2.1 Functions of oil

One function of a lubrication system is to reduce friction. Friction occurs between all surfaces in contact. When moving surfaces come together, friction tends to slow them down.
Sometimes that’s just what’s wanted. Friction can be useful.
But it can also cause serious damage. It can make metal parts so hot they melt and fuse together. When that happens, an engine is said to have seized.
How long an engine lasts depends to a large extent on how well it’s lubricated, especially at the points of extreme loading.
So lubrication reduces unwanted friction, and controls it where it is useful.
It reduces wear on moving parts. Clearances fill with oil so that engine parts move or float on layers of oil instead of directly on each other. Much less power is needed to move them and that’s a plus.
It helps cool an engine. It collects heat from the engine, then returns to the sump, where it cools.
It helps absorb shock loads. A power stroke can suddenly put as much as 2 tonnes force on main bearings. Layers of oil cushion this loading.
Oil is also a cleaning agent. It collects particles of metal and carbon and carries them back to the sump. Larger pieces fall to the bottom.


2.2 Oil additives

Special chemicals called additives are added to the base oil by the oil companies. Different combinations of these additives allow the oil to do different jobs in an engine.
Extreme-pressure additives coat parts with a protective layer so that the oil resists being forced out under heavy load.
Oxidation-inhibitors stop very hot oil combining with oxygen in air to produce a sticky material like tar, which clogs galleries.
Corrosion-inhibitors help stop acids forming that cause corrosion, especially of bearing surfaces.
Anti-foaming agents reduce the effect of oil churning in the crankcase and minimize foaming.
Detergents reduce carbon deposits on parts like piston rings and valves.
Dispersants collect particles that can block the system, separate them from each other and keep them moving. Then they will be removed when the oil is changed.

 2.3  Oil Types

Raw crude oil is not a good lubricant. It contains high levels of nitrogen and sulphur compounds as well as wax crystals. Wax and sulphur cause base oil to be less stable, providing targets for heat and chemical degradation that shorten the oil’s useful lifespan.
Crude oil is constructed from a wide variety of long chain hydrocarbon molecules which allow oxygen to attack gaps in the molecular structure when the oil gets hot.
When crude oil is refined into base oil, molecules are separated according to their weight which has the effect of separating unwanted materials from desirable ones.

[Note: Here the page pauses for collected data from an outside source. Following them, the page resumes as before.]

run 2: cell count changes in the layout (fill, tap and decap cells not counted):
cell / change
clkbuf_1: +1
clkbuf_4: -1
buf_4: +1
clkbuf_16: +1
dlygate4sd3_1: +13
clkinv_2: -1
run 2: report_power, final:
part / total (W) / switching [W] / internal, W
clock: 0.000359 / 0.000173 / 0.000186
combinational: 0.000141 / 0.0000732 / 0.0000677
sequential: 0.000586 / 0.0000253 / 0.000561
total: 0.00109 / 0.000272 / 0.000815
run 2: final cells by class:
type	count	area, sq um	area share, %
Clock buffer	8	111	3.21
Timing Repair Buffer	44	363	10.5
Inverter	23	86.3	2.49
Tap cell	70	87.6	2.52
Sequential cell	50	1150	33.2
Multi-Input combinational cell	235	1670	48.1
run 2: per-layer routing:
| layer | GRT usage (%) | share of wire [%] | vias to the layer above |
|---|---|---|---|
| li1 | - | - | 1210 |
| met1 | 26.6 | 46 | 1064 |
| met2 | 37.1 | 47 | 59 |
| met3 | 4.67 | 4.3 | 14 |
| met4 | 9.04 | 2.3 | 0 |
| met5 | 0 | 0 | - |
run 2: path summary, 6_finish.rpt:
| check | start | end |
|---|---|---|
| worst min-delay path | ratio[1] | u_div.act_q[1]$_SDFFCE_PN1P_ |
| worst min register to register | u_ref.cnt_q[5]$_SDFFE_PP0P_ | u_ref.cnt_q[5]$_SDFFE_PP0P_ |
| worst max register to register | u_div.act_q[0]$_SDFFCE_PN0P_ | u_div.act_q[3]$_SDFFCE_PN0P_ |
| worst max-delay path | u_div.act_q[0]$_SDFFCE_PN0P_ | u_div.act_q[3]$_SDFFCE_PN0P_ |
[src/rtl/sfc_seq.sv]
module sfc_seq
    import sfc_pkg::*;
#(
    parameter int STACK_DEPTH = 4,
    parameter int N_INT       = 4,
    localparam int BOOL_N     = 16,
    localparam int INT_SLOT   = 3 * CNT_W,
    localparam int SP_W       = $clog2(STACK_DEPTH + 1)
) (
    input  logic                      clk,
    input  logic                      rst_n,
    input  logic                      start,
    input  logic [ADDR_W-1:0]         entry_pc,
    input  logic [31:0]               instr,
    input  logic [BOOL_N-1:0]         bool_unif,
    input  logic [N_INT*INT_SLOT-1:0] int_unif,
    input  logic                      cond_x,
    input  logic                      cond_y,
    output logic [ADDR_W-1:0]         pc,
    output logic [CNT_W-1:0]          loop_reg,
    output logic                      busy,
    output logic                      done,
    output logic                      overflow
);
    state_e             state_q, state_d;
    logic [ADDR_W-1:0]  pc_q, pc_d;
    logic [CNT_W-1:0]   loop_q, loop_d;
    logic               ovf_q, ovf_d;

    logic [OP_W-1:0]    opcode;
    logic [ADDR_W-1:0]  dest, dest_end, pc_inc;
    logic [CNT_W-1:0]   count;
    logic [3:0]         bool_idx;
    logic [1:0]         int_idx;
    logic [INT_SLOT-1:0] int_sel;
    logic               flag_ok, unif_ok;

    frame_t             top, push_frame;
    logic               empty, full, push, pop, dec, clear;
    logic [SP_W-1:0]    level;
    logic               resolve, exec, launch;

    assign opcode   = instr[31:26];
    assign dest     = instr[21:10];
    assign count    = instr[7:0];
    assign bool_idx = instr[25:22];
    assign int_idx  = instr[23:22];
    assign int_sel  = int_unif[int_idx*INT_SLOT +: INT_SLOT];
    assign dest_end = dest + ADDR_W'(count);
    assign pc_inc   = pc_q + 1'b1;
    assign unif_ok  = bool_unif[bool_idx];

    sfc_cond u_cond (
        .ref_x  (instr[25]),
        .ref_y  (instr[24]),
        .combine(instr[23:22]),
        .flag_x (cond_x),
        .flag_y (cond_y),
        .taken  (flag_ok)
    );

    sfc_stack #(.DEPTH(STACK_DEPTH)) u_stack (
        .clk       (clk),
        .rst_n     (rst_n),
        .clear     (clear),
        .push      (push),
        .push_frame(push_frame),
        .pop       (pop),
        .dec       (dec),
        .top       (top),
        .empty     (empty),
        .full      (full),
        .level     (level)
    );

    assign launch  = start && (state_q != ST_RUN);
    assign resolve = (state_q == ST_RUN) && !empty && (pc_q == top.end_addr);
    assign exec    = (state_q == ST_RUN) && !resolve;

    // Next-state and datapath decisions
    always_comb begin
        state_d    = state_q;
        pc_d       = pc_q;
        loop_d     = loop_q;
        ovf_d      = ovf_q;
        push       = 1'b0;
        pop        = 1'b0;
        dec        = 1'b0;
        clear      = 1'b0;
        push_frame = '{end_addr: dest_end, ret_addr: pc_inc, repeat_cnt: '0,
                       incr: '0, body_start: dest};
        unique case (state_q)
            ST_IDLE, ST_FINISHED: begin
                if (launch) begin
                    state_d = ST_RUN;
                    pc_d    = entry_pc;
                    loop_d  = '0;
                    ovf_d   = 1'b0;
                    clear   = 1'b1;
                end
            end
            ST_RUN: begin
                if (resolve) begin
                    loop_d = loop_q + top.incr;
                    if (top.repeat_cnt == '0) begin
                        pop  = 1'b1;
                        pc_d = top.ret_addr;
                    end else begin
                        dec  = 1'b1;
                        pc_d = top.body_start;
                    end
                end else begin
                    pc_d = pc_inc;
                    if (opcode == OP_END) begin
                        state_d = ST_FINISHED;
                        pc_d    = pc_q;
                    end else if (opcode == OP_CALL ||
                                 (opcode == OP_CALLC && flag_ok) ||
                                 (opcode == OP_CALLU && unif_ok)) begin
                        push = 1'b1;
                        pc_d = dest;
                    end else if (opcode == OP_IFU || opcode == OP_IFC) begin
                        push = 1'b1;
                        push_frame.ret_addr = dest_end;
                        if ((opcode == OP_IFU) ? unif_ok : flag_ok) begin
                            push_frame.end_addr   = dest;
                            push_frame.body_start = pc_inc;
                        end else begin
                            pc_d = dest;
                        end
                    end else if (opcode == OP_LOOP) begin
                        push   = 1'b1;
                        loop_d = int_sel[2*CNT_W-1:CNT_W];
                        push_frame = '{end_addr: dest + 1'b1, ret_addr: dest + 1'b1,
                                       repeat_cnt: int_sel[CNT_W-1:0],
                                       incr: int_sel[3*CNT_W-1:2*CNT_W],
                                       body_start: pc_inc};
                    end else if ((opcode == OP_JMPC && flag_ok) ||
                                 (opcode == OP_JMPU && unif_ok)) begin
                        pc_d = dest;
                    end
                    if (push && full)
                        ovf_d = 1'b1;
                end
            end
            default: state_d = ST_IDLE;
        endcase
    end

    // State register
    always_ff @(posedge clk or negedge rst_n) begin
        if (!rst_n) begin
            state_q <= ST_IDLE;
            pc_q    <= '0;
            loop_q  <= '0;
            ovf_q   <= 1'b0;
        end else begin
            state_q <= state_d;
            pc_q    <= pc_d;
            loop_q  <= loop_d;
            ovf_q   <= ovf_d;
        end
    end

    // Outputs
    always_comb begin
        pc       = pc_q;
        loop_reg = loop_q;
        busy     = (state_q == ST_RUN);
        done     = (state_q == ST_FINISHED);
        overflow = ovf_q;
    end

    assert_launch_clears_R1: assert property (@(posedge clk) disable iff (!rst_n)
        launch |=> (busy && pc == $past(entry_pc) && loop_reg == '0 && !overflow));
    assert_unwind_step_R3: assert property (@(posedge clk) disable iff (!rst_n)
        resolve |=> (loop_reg == CNT_W'($past(loop_q) + $past(top.incr))));
    assert_unwind_return_R4: assert property (@(posedge clk) disable iff (!rst_n)
        (resolve && top.repeat_cnt == '0) |=> (pc == $past(top.ret_addr)));
    assert_jump_keeps_stack_R8: assert property (@(posedge clk) disable iff (!rst_n)
        (exec && (opcode == OP_JMPC || opcode == OP_JMPU)) |=> $stable(level));
    assert_end_halts_R9: assert property (@(posedge clk) disable iff (!rst_n)
        (exec && opcode == OP_END) |=> (done && !busy && $stable(pc)));
    assert_overflow_sticky_R10: assert property (@(posedge clk) disable iff (!rst_n)
        (overflow && !launch) |=> overflow);
endmodule
`src/rtl/shift_unit_pkg.sv`:
```
package shift_unit_pkg;

   typedef enum logic [1:0] {
      SK_LEFT  = 2'd0,
      SK_RLOG  = 2'd1,
      SK_RARI  = 2'd2
   } shift_kind_e;

   typedef enum logic [1:0] {
      AS_REG    = 2'd0,
      AS_IMM_LO = 2'd1,
      AS_IMM_HI = 2'd2
   } amt_src_e;

   typedef struct packed {
      logic        hit;
      shift_kind_e kind;
      amt_src_e    src;
   } shift_ctl_t;

   localparam int FLG_C = 0;
   localparam int FLG_V = 1;
   localparam int FLG_Z = 2;
   localparam int FLG_N = 3;
   localparam int FLG_W = 4;

endpackage

```
`src/rtl/shift_op_decode.sv`:
```
module shift_op_decode
   import shift_unit_pkg::*;
#(
   parameter int         OPC_W     = 8,
   parameter logic [3:0] OPC_GROUP = 4'hB
) (
   input  logic [OPC_W-1:0] opcode,
   output shift_ctl_t       ctl
);
   localparam int GRP_LSB = OPC_W - 4;

   if (OPC_W != 8) begin : g_bad_opc_w
      $error("shift_op_decode: OPC_W must be 8");
   end

   logic       group_ok;
   logic [1:0] kind_bits;
   logic [1:0] src_bits;

   assign group_ok  = (opcode[OPC_W-1:GRP_LSB] == OPC_GROUP);
   assign kind_bits = opcode[3:2];
   assign src_bits  = opcode[1:0];

   always_comb begin
      ctl.hit  = group_ok;
      ctl.kind = SK_LEFT;
      ctl.src  = AS_REG;
      unique case (kind_bits)
         2'b00:   ctl.kind = SK_RLOG;
         2'b01:   ctl.kind = SK_LEFT;
         2'b10:   ctl.kind = SK_RARI;
         default: ctl.hit  = 1'b0;
      endcase
      unique case (src_bits)
         2'b00:   ctl.src = AS_IMM_LO;
         2'b01:   ctl.src = AS_IMM_HI;
         2'b10:   ctl.src = AS_REG;
         default: ctl.hit = 1'b0;
      endcase
   end
endmodule

```
`src/rtl/shift_amount_sel.sv`:
```
module shift_amount_sel
   import shift_unit_pkg::*;
#(
   parameter int DATA_W = 32,
   parameter int IMM_W  = 4,
   localparam int AMT_W = $clog2(DATA_W)
) (
   input  amt_src_e         src,
   input  logic [AMT_W-1:0] rj_low,
   input  logic [IMM_W-1:0] imm,
   output logic [AMT_W-1:0] amount
);
   localparam logic [AMT_W-1:0] HI_OFFSET = AMT_W'(1 << IMM_W);

   if (IMM_W >= AMT_W) begin : g_bad_imm_w
      $error("shift_amount_sel: IMM_W must be below the amount width");
   end

   logic [AMT_W-1:0] imm_ext;
   assign imm_ext = AMT_W'(imm);

   always_comb begin
      unique case (src)
         AS_IMM_LO: amount = imm_ext;
         AS_IMM_HI: amount = imm_ext + HI_OFFSET;
         default:   amount = rj_low;
      endcase
   end
endmodule

```
`src/rtl/shift_barrel_core.sv`:
```
module shift_barrel_core
   import shift_unit_pkg::*;
#(
   parameter int DATA_W = 32,
   localparam int AMT_W = $clog2(DATA_W),
   localparam int EXT_W = DATA_W + 1
) (
   input  shift_kind_e       kind,
   input  logic [DATA_W-1:0] operand,
   input  logic [AMT_W-1:0]  amount,
   output logic [DATA_W-1:0] shifted,
   output logic              carry
);
   if (DATA_W != (1 << AMT_W)) begin : g_bad_data_w
      $error("shift_barrel_core: DATA_W must be a power of two");
   end

   logic              go_left;
   logic              fill;
   logic [DATA_W-1:0] operand_rev;
   logic [DATA_W-1:0] staged_rev;
   logic [DATA_W-1:0] staged;
   logic [EXT_W-1:0]  lane [0:AMT_W];

   assign go_left = (kind == SK_LEFT);
   assign fill    = (kind == SK_RARI) & operand[DATA_W-1];

   for (genvar b = 0; b < DATA_W; b++) begin : g_rev_in
      assign operand_rev[b] = operand[DATA_W-1-b];
   end

   // extra lane bit below the data catches the last bit shifted out
   assign lane[0] = {(go_left ? operand_rev : operand), 1'b0};

   for (genvar k = 0; k < AMT_W; k++) begin : g_stage
      localparam int STEP = 1 << k;
      assign lane[k+1] = amount[k] ? {{STEP{fill}}, lane[k][EXT_W-1:STEP]}
                                   : lane[k];
   end

   assign staged = lane[AMT_W][EXT_W-1:1];
   assign carry  = lane[AMT_W][0];

   for (genvar b = 0; b < DATA_W; b++) begin : g_rev_out
      assign staged_rev[b] = staged[DATA_W-1-b];
   end

   assign shifted = go_left ? staged_rev : staged;
endmodule

```
`src/rtl/shift_flag_gen.sv`:
```
module shift_flag_gen
   import shift_unit_pkg::*;
#(
   parameter int DATA_W = 32
) (
   input  logic             write,
   input  logic [DATA_W-1:0] value,
   input  logic             carry,
   input  logic [FLG_W-1:0] flags_in,
   output logic [FLG_W-1:0] flags_next
);
   always_comb begin
      flags_next = flags_in;
      if (write) begin
         flags_next[FLG_N] = value[DATA_W-1];
         flags_next[FLG_Z] = ~|value;
         flags_next[FLG_C] = carry;
      end
   end
endmodule

```
`src/rtl/shift_exec_unit.sv`:
```
module shift_exec_unit
   import shift_unit_pkg::*;
#(
   parameter int         DATA_W    = 32,
   parameter int         IMM_W     = 4,
   parameter int         OPC_W     = 8,
   parameter logic [3:0] OPC_GROUP = 4'hB
) (
   input  logic              clk,
   input  logic              rst_n,
   input  logic              op_valid,
   input  logic [OPC_W-1:0]  opcode,
   input  logic [DATA_W-1:0] ri_val,
   input  logic [DATA_W-1:0] rj_val,
   input  logic [IMM_W-1:0]  imm_u4,
   input  logic [3:0]        flags_in,
   output logic [DATA_W-1:0] result,
   output logic [3:0]        flags_out,
   output logic              ri_we
);
   localparam int AMT_W = $clog2(DATA_W);

   if (DATA_W < 4) begin : g_bad_width
      $error("shift_exec_unit: DATA_W too small");
   end

   shift_ctl_t        ctl;
   logic              do_write;
   logic [AMT_W-1:0]  amount;
   logic [DATA_W-1:0] shifted;
   logic              carry;
   logic [FLG_W-1:0]  flags_next;
   logic              rj_high_unused;

   assign rj_high_unused = ^rj_val[DATA_W-1:AMT_W];

   shift_op_decode #(.OPC_W(OPC_W), .OPC_GROUP(OPC_GROUP)) i_decode (
      .opcode (opcode),
      .ctl    (ctl)
   );

   assign do_write = op_valid & ctl.hit;

   shift_amount_sel #(.DATA_W(DATA_W), .IMM_W(IMM_W)) i_amount (
      .src    (ctl.src),
      .rj_low (rj_val[AMT_W-1:0]),
      .imm    (imm_u4),
      .amount (amount)
   );

   shift_barrel_core #(.DATA_W(DATA_W)) i_core (
      .kind    (ctl.kind),
      .operand (ri_val),
      .amount  (amount),
      .shifted (shifted),
      .carry   (carry)
   );

   shift_flag_gen #(.DATA_W(DATA_W)) i_flags (
      .write      (do_write),
      .value      (shifted),
      .carry      (carry),
      .flags_in   (flags_in),
      .flags_next (flags_next)
   );

   always_ff @(posedge clk) begin
      if (!rst_n) begin
         result    <= '0;
         flags_out <= '0;
         ri_we     <= 1'b0;
      end else begin
         result    <= do_write ? shifted : '0;
         flags_out <= flags_next;
         ri_we     <= do_write;
      end
   end

   AST_V_KEPT: assert property (@(posedge clk) disable iff (!rst_n)
      1'b1 |=> flags_out[FLG_V] == $past(flags_in[FLG_V]));

   AST_IDLE_NO_WRITE: assert property (@(posedge clk) disable iff (!rst_n)
      !do_write |=> !ri_we && result == '0 && flags_out == $past(flags_in));

   AST_ZERO_AMOUNT: assert property (@(posedge clk) disable iff (!rst_n)
      do_write && amount == '0 |=> result == $past(ri_val) && !flags_out[FLG_C]);

   AST_N_FOLLOWS: assert property (@(posedge clk) disable iff (!rst_n)
      ri_we |-> flags_out[FLG_N] == result[DATA_W-1]);

   AST_ONE_CYCLE: assert property (@(posedge clk) disable iff (!rst_n)
      do_write |=> ri_we);
endmodule

```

Three hydro-processing methods are used in ultra refining the oil to further enhance its desirable properties.
Hydro-treating is a process of adding hydrogen to the base oil at elevated temperatures in the presence of catalyst. They attach themselves to “gaps” in the oil’s molecular structure blocking oxygen molecules form oxidizing the oil, increasing the useful life of the base oil.
Hydro-treating removes some of the nitrogen and sulphur molecules from the base oil.
Hydro-cracking is a more severe form of hydro-processing. It is done by adding hydrogen to the base oil feed at even higher temperatures and pressures. Oil molecules are reshaped and cracked into smaller molecules leaving fewer gaps for oxygen molecules to attach themselves.
Wax hydro-isomerisation is a third step, which lowers the pour point of the base oil so that it flows well at low temperatures. Wax hydro-isomerisation also removes the majority of remaining sulphur and nitrogen making base oil with exceptional purity and stability. The oil, typically, has no colour.
Aromatics are removed as they increase the tendency of the oil to oxidize and thicken at high temperatures reducing the oil’s viscosity index.
Lubricants are designed so their viscosity is low enough for good cold weather starting, yet high enough to provide adequate film thickness and lubricity at high engine temperatures. The oil’s viscosity has to remain consistent when the engine is hot or when operating in a cold environment. The oil’s ability to cope with this is the viscosity index. A high Viscosity index indicates a small change over the oil’s operating temperature range. A low viscosity index indicates the oil has a poor response to temperature change.
“Synthetic” base oils are chemically engineered base oils. Man made Hydrocarbons called Poly-alpha-olefins or PAO's are a common example of a synthetic base stock.
Synthetic base oil can also be made by removing molecules from Ethylene gas, that accompanies crude as it comes from the ground, and reconstructing them to produce high quality base oil.


2.4 Viscosity

For oil to do all of the work that’s expected of it, it must have special properties.
Its viscosity is crucial. Viscosity is a measure of how easily a liquid flows. Low-viscosity liquid is thin and flows easily. High-viscosity liquid is thick and flows slowly.
Lubricating oil must be thin enough to circulate easily between moving parts, but not so thin that it will be forced out from between them. If it is forced out, parts will be left in direct contact and they’ll be damaged.
If it’s too viscous, it moves too slowly to protect parts, especially in a cold engine.
Oil is also classified by the American Petroleum Institute or API service classification. Oils for spark-ignition engines carry a prefix S, and diesel or compression-ignition engines use C. Some oils have additives that make them suitable for both. Manufacturers recommend which viscosity and API classification is ideal for a particular engine.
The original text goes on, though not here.